===== config.mk =====
export PLATFORM = sky130hd
export DESIGN_NAME = debounce_scan_ctrl
export DESIGN_NICKNAME = d
export VERILOG_FILES = /design/src/rtl/debounce_pkg.sv /design/src/rtl/debounce_sync.sv /design/src/rtl/debounce_scan_ctrl.sv
export SDC_FILE = /design/constraint.sdc
export NUM_CORES = 1
export LEC_CHECK = 0
export CAP_MARGIN = 30
export CORE_MARGIN = 8
export CORE_UTILIZATION = 45
export CTS_CLUSTER_DIAMETER = 50
export CTS_CLUSTER_SIZE = 14
export DETAILED_ROUTE_END_ITERATION = 8
export PLACE_DENSITY = 0.65
export SYNTH_ARGS = -nofsm -noshare
export SYNTH_HDL_FRONTEND = slang
export SYNTH_SLANG_ARGS = --single-unit

===== constraint.sdc =====
create_clock -name clk -period 9.5 [get_ports clk]
set_input_delay 1.9 -clock clk [delete_from_list [all_inputs] [get_ports clk]]
set_output_delay 1.9 -clock clk [all_outputs]
set_load 0.01 [all_outputs]

===== src/rtl/debounce_pkg.sv =====
// Shared types and constants for the scanned debounce controller.
package debounce_pkg;

  typedef enum logic {
    ST_INIT,
    ST_RUN
  } scan_state_e;

  localparam int unsigned DEF_CNT_W = 5;
  localparam int unsigned DEF_THR   = 30;

  // Width of a channel index; never narrower than one bit.
  function automatic int unsigned ptr_w(input int unsigned n);
    return (n < 2) ? 1 : $clog2(n);
  endfunction

endpackage


===== src/rtl/debounce_sync.sv =====
// N-bit two-flop synchronizer for raw asynchronous inputs.
module debounce_sync #(
  parameter int unsigned W = 1
) (
  input  logic         clk_i,
  input  logic         rst_ni,
  input  logic [W-1:0] d_i,
  output logic [W-1:0] d_o
);

  logic [W-1:0] s1_q;
  logic [W-1:0] s2_q;

  // Two back-to-back flops resolve metastability before internal use.
  always_ff @(posedge clk_i or negedge rst_ni) begin
    if (!rst_ni) begin
      s1_q <= '0;
      s2_q <= '0;
    end else begin
      s1_q <= d_i;
      s2_q <= s1_q;
    end
  end

  assign d_o = s2_q;

endmodule


===== src/rtl/debounce_scan_ctrl.sv =====
// Time-multiplexed debounce controller: one shared compare/increment unit
// visits channels round-robin, flips a channel after thr+1 consecutive
// mismatching visits and reports each flip through a one-entry event port.
// Optional: define DEBOUNCE_SCAN_STATUS_EN to add the busy status output.
module debounce_scan_ctrl
  import debounce_pkg::*;
#(
  parameter int unsigned  N_CH        = 8,
  parameter int unsigned  CNT_W       = DEF_CNT_W,
  parameter int unsigned  DEFAULT_THR = DEF_THR,
  parameter int unsigned  SCAN_DIV    = 1,
  localparam int unsigned PTR_W       = ptr_w(N_CH)
) (
  input  logic             clk,
  input  logic             rst_n,
  input  logic [N_CH-1:0]  d_in,
  input  logic [CNT_W-1:0] thr_in,
  input  logic             thr_load,
  output logic [N_CH-1:0]  q,
  output logic             evt_valid,
  input  logic             evt_ready,
  output logic [PTR_W-1:0] evt_ch,
  output logic             evt_level,
  output logic             evt_overrun,
  input  logic             ovr_clr
`ifdef DEBOUNCE_SCAN_STATUS_EN
  ,
  output logic [N_CH-1:0]  busy
`endif
);

  logic [N_CH-1:0]             sync_d;
  logic                        tick;
  scan_state_e                 state_q;
  logic [PTR_W-1:0]            ptr_q;
  logic [N_CH-1:0]             q_q;
  logic [N_CH-1:0][CNT_W-1:0]  cnt_q;
  logic [CNT_W-1:0]            thr_q;
  logic [CNT_W-1:0]            thr_pend_q;
  logic                        evt_valid_q;
  logic [PTR_W-1:0]            evt_ch_q;
  logic                        evt_level_q;
  logic                        ovr_q;

  logic                        cur_sync;
  logic                        cur_q;
  logic [CNT_W-1:0]            cur_cnt;
  logic [CNT_W-1:0]            cnt_d;
  logic                        flip;

  debounce_sync #(.W(N_CH)) u_sync (
    .clk_i  (clk),
    .rst_ni (rst_n),
    .d_i    (d_in),
    .d_o    (sync_d)
  );

  generate
    if (SCAN_DIV <= 1) begin : g_nodiv
      assign tick = 1'b1;
    end else begin : g_div
      localparam int unsigned DIV_W = $clog2(SCAN_DIV);
      logic [DIV_W-1:0] div_q;

      // Prescaler: one scan tick every SCAN_DIV clocks.
      always_ff @(posedge clk or negedge rst_n) begin
        if (!rst_n) begin
          div_q <= '0;
        end else if (div_q == DIV_W'(SCAN_DIV - 1)) begin
          div_q <= '0;
        end else begin
          div_q <= div_q + 1'b1;
        end
      end

      assign tick = (div_q == DIV_W'(SCAN_DIV - 1));
    end
  endgenerate

  // Shared compare/increment unit for the channel under the scan pointer.
  always_comb begin
    cur_sync = sync_d[ptr_q];
    cur_q    = q_q[ptr_q];
    cur_cnt  = cnt_q[ptr_q];
    cnt_d    = '0;
    flip     = 1'b0;
    if (state_q == ST_RUN && (cur_sync != cur_q)) begin
      // cnt only increments while below thr, so it can never wrap.
      if (cur_cnt >= thr_q) begin
        flip = tick;
      end else begin
        cnt_d = cur_cnt + 1'b1;
      end
    end
  end

`ifdef DEBOUNCE_SCAN_STATUS_EN
  logic [N_CH-1:0] busy_q;
  assign busy = busy_q;
`endif

  // Scan FSM: initial level capture pass, then per-visit count/flip updates.
  always_ff @(posedge clk or negedge rst_n) begin
    if (!rst_n) begin
      state_q    <= ST_INIT;
      ptr_q      <= '0;
      q_q        <= '0;
      cnt_q      <= '0;
      thr_q      <= CNT_W'(DEFAULT_THR);
      thr_pend_q <= CNT_W'(DEFAULT_THR);
`ifdef DEBOUNCE_SCAN_STATUS_EN
      busy_q     <= '0;
`endif
    end else begin
      if (thr_load) begin
        thr_pend_q <= thr_in;
      end
      if (tick) begin
        if (state_q == ST_INIT) begin
          q_q[ptr_q]   <= cur_sync;
          cnt_q[ptr_q] <= '0;
        end else begin
          cnt_q[ptr_q] <= cnt_d;
          if (flip) begin
            q_q[ptr_q] <= ~cur_q;
          end
        end
`ifdef DEBOUNCE_SCAN_STATUS_EN
        busy_q[ptr_q] <= (cnt_d != '0);
`endif
        // Threshold only changes at the pass boundary so a pass is uniform.
        if (ptr_q == PTR_W'(N_CH - 1)) begin
          ptr_q   <= '0;
          thr_q   <= thr_pend_q;
          state_q <= ST_RUN;
        end else begin
          ptr_q   <= ptr_q + 1'b1;
        end
      end
    end
  end

  // Single-entry event holding register with sticky overrun flag.
  always_ff @(posedge clk or negedge rst_n) begin
    if (!rst_n) begin
      evt_valid_q <= 1'b0;
      evt_ch_q    <= '0;
      evt_level_q <= 1'b0;
      ovr_q       <= 1'b0;
    end else begin
      if (ovr_clr) begin
        ovr_q <= 1'b0;
      end
      if (flip) begin
        if (!evt_valid_q || evt_ready) begin
          evt_valid_q <= 1'b1;
          evt_ch_q    <= ptr_q;
          evt_level_q <= ~cur_q;
        end else begin
          // Overrun beats a simultaneous clear.
          ovr_q <= 1'b1;
        end
      end else if (evt_ready) begin
        evt_valid_q <= 1'b0;
      end
    end
  end

  assign q           = q_q;
  assign evt_valid   = evt_valid_q;
  assign evt_ch      = evt_ch_q;
  assign evt_level   = evt_level_q;
  assign evt_overrun = ovr_q;

endmodule


==> results.toml, run 1 <==
[outcome]
status = "finished clean"

[timing]
setup_viol = 0
fin_worst_hold_slack_ns = 0.3525
relSlewSlack_pct = 34.48
tns_ns = 0
slew_violations = 0
fin_crit_sh_pct = 41.25
rsz0062_at_grt = "false"
worst_slack_ns = 5.581
worst_slew_pin_slew_ns = 0.9752
final_period_minus_worst_setup_slack_ns = 3.919
fin_worst_skew_ns = 0.01108
finalHoldViolations = 0
fmax_mhz = 255.2

[synthesis]
ys_types = 48
synth_simple_gate_area_share_pct = 12.55
yosysTopAreaCell = "dfrtp_1"
synth_most_common_cell = "dfrtp_1"
ys.flop_type = "dfrtp_1"
synth_fp_nets = 369
synth_top_family_by_area = "compound AO/OA/AOI/OAI gates"
synth.area.top_cells = "dfrtp_1 (49%), mux4_2 (5.8%), dfstp_2 (5.4%)"
yosys.area_share.adder_pct = 2.574
synth_edf_count = 0
syn_avg_cell_area_um2 = 11.34
ys_seq_elements = 84
yosys-top-cells-count = "dfrtp_1 (76), nand2_1 (56), o21ai_0 (40), inv_1 (17), mux2_2 (11)"
synth_mux_area_share_pct = 12.07
yosysWarnings = 0
synth_area_mm2 = 0.003889
synth_compound_area_share_pct = 12.74
synth_seq_area_share_pct = 54.31
async_flop_share_pct = 100.0
synth_xor_xnor_area_share_pct = 0.9009
syn_inst = 343
synth_top_area_share_pct = 48.91

[floorplan]
coreArea_mm2 = 0.008551
rows = 34
die_area_mm2 = 0.01187
die_w_um = 109.0
io-pin-count = 32
die_h_um = 109.0
initial_utilization_pct = 45.48

[layout]
num_antenna_cells = 0
fillers = 758
regArea_mm2 = 0.002112
design_area_mm2 = 0.004486
multi_input_area_mm2 = 0.001588
area_growth_pct = 15.35
nets = 397
drive_above_1_share_pct = 15.47

[worst_setup_path]
ff2ff_setup_slack_ns = 5.58
rr_startpoint = "ptr_q[1]"
end_kind = "flop"
critical_path_class = "flop to flop"
critical_path_arrival_ns = 4.15
crit_family = "simple AND/OR/NAND/NOR gates"
start_kind = "flop"
r2r_cells = 10
worstPathCellList = "buf_4 > mux4_1 > mux2i_4 > inv_1 > ha_1 > nand3_1 > a21boi_0 > nor3_1 > nand2_1 > o41ai_1"
cp.buffers_inverters = 2
regToRegEndpoint = "cnt_q[9]"
required_ns = 9.74
crit_path_top_delay_cell = "nor3_1"
cp_slowest_stage_delay_ns = 0.81
startpoint = "ptr_q[1]"
cp_max_fo = 27

[global_route]
track_usage_pct = 15.96
grt_pass1_wl_um = 14630
grt_pass1_vias = 2758
antenna_found_initial = 0
grt_max_degree = 41
grt_remaining_overflow = 0

[placement]
gp_congestion = 0.8644
place_area_mm2 = 0.004273
dpl.hpwl_um = 5763
dp_slack_ns = 5.615
numPortBuffers = 31

[cts]
cts_tree = "built"
clkLatencyLatePin_ns = 0.36
postCtsHoldBufs = 0
post_cts_buffers = 0
cts-resized-gates = 0
cts_root_buf = "clkbuf_8"
cts_buffers = 9
htree_levels = 3
cts_max_path_buffers = 2
cts_sinks = 84
clk_pin_slew_ns = 0.08

[pwr]
p_sw_mw = 0.2427
p_clk_share_pct = 30.8
leakage_nw = 1.935
powerDensity_mw_per_mm2 = 198.1
pwr-share-seq_pct = 49.6
p_int_mw = 0.6458
irDropWorstVdd_uv = 81.15
combPwrFrac_pct = 19.6
sw_frac_of_total_pct = 27.32

[drt]
drtAntennaViolNets = 0
drt_first_iter_violations = 142
post_drt_wl_per_cell_um = 17.49
drt_wl_total_um = 8446
first_pass_iters = 5
num_vias = 2624
drcViolationCount = 0
viasPerCell = 5.433

[min_path]
hold_path_class = "flop to flop"
hold_depth = 0
hold-path-endpoint = "u_sync.d_o[7]"
min_from = "u_sync.s1_q[7]"

[flow_run]
maxCapViolations = 0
---+---
**Exercise:**
Counting only lines that hold the string "localparam", how many are there in the listing above? Give that number by itself.

**Exercise result:**
4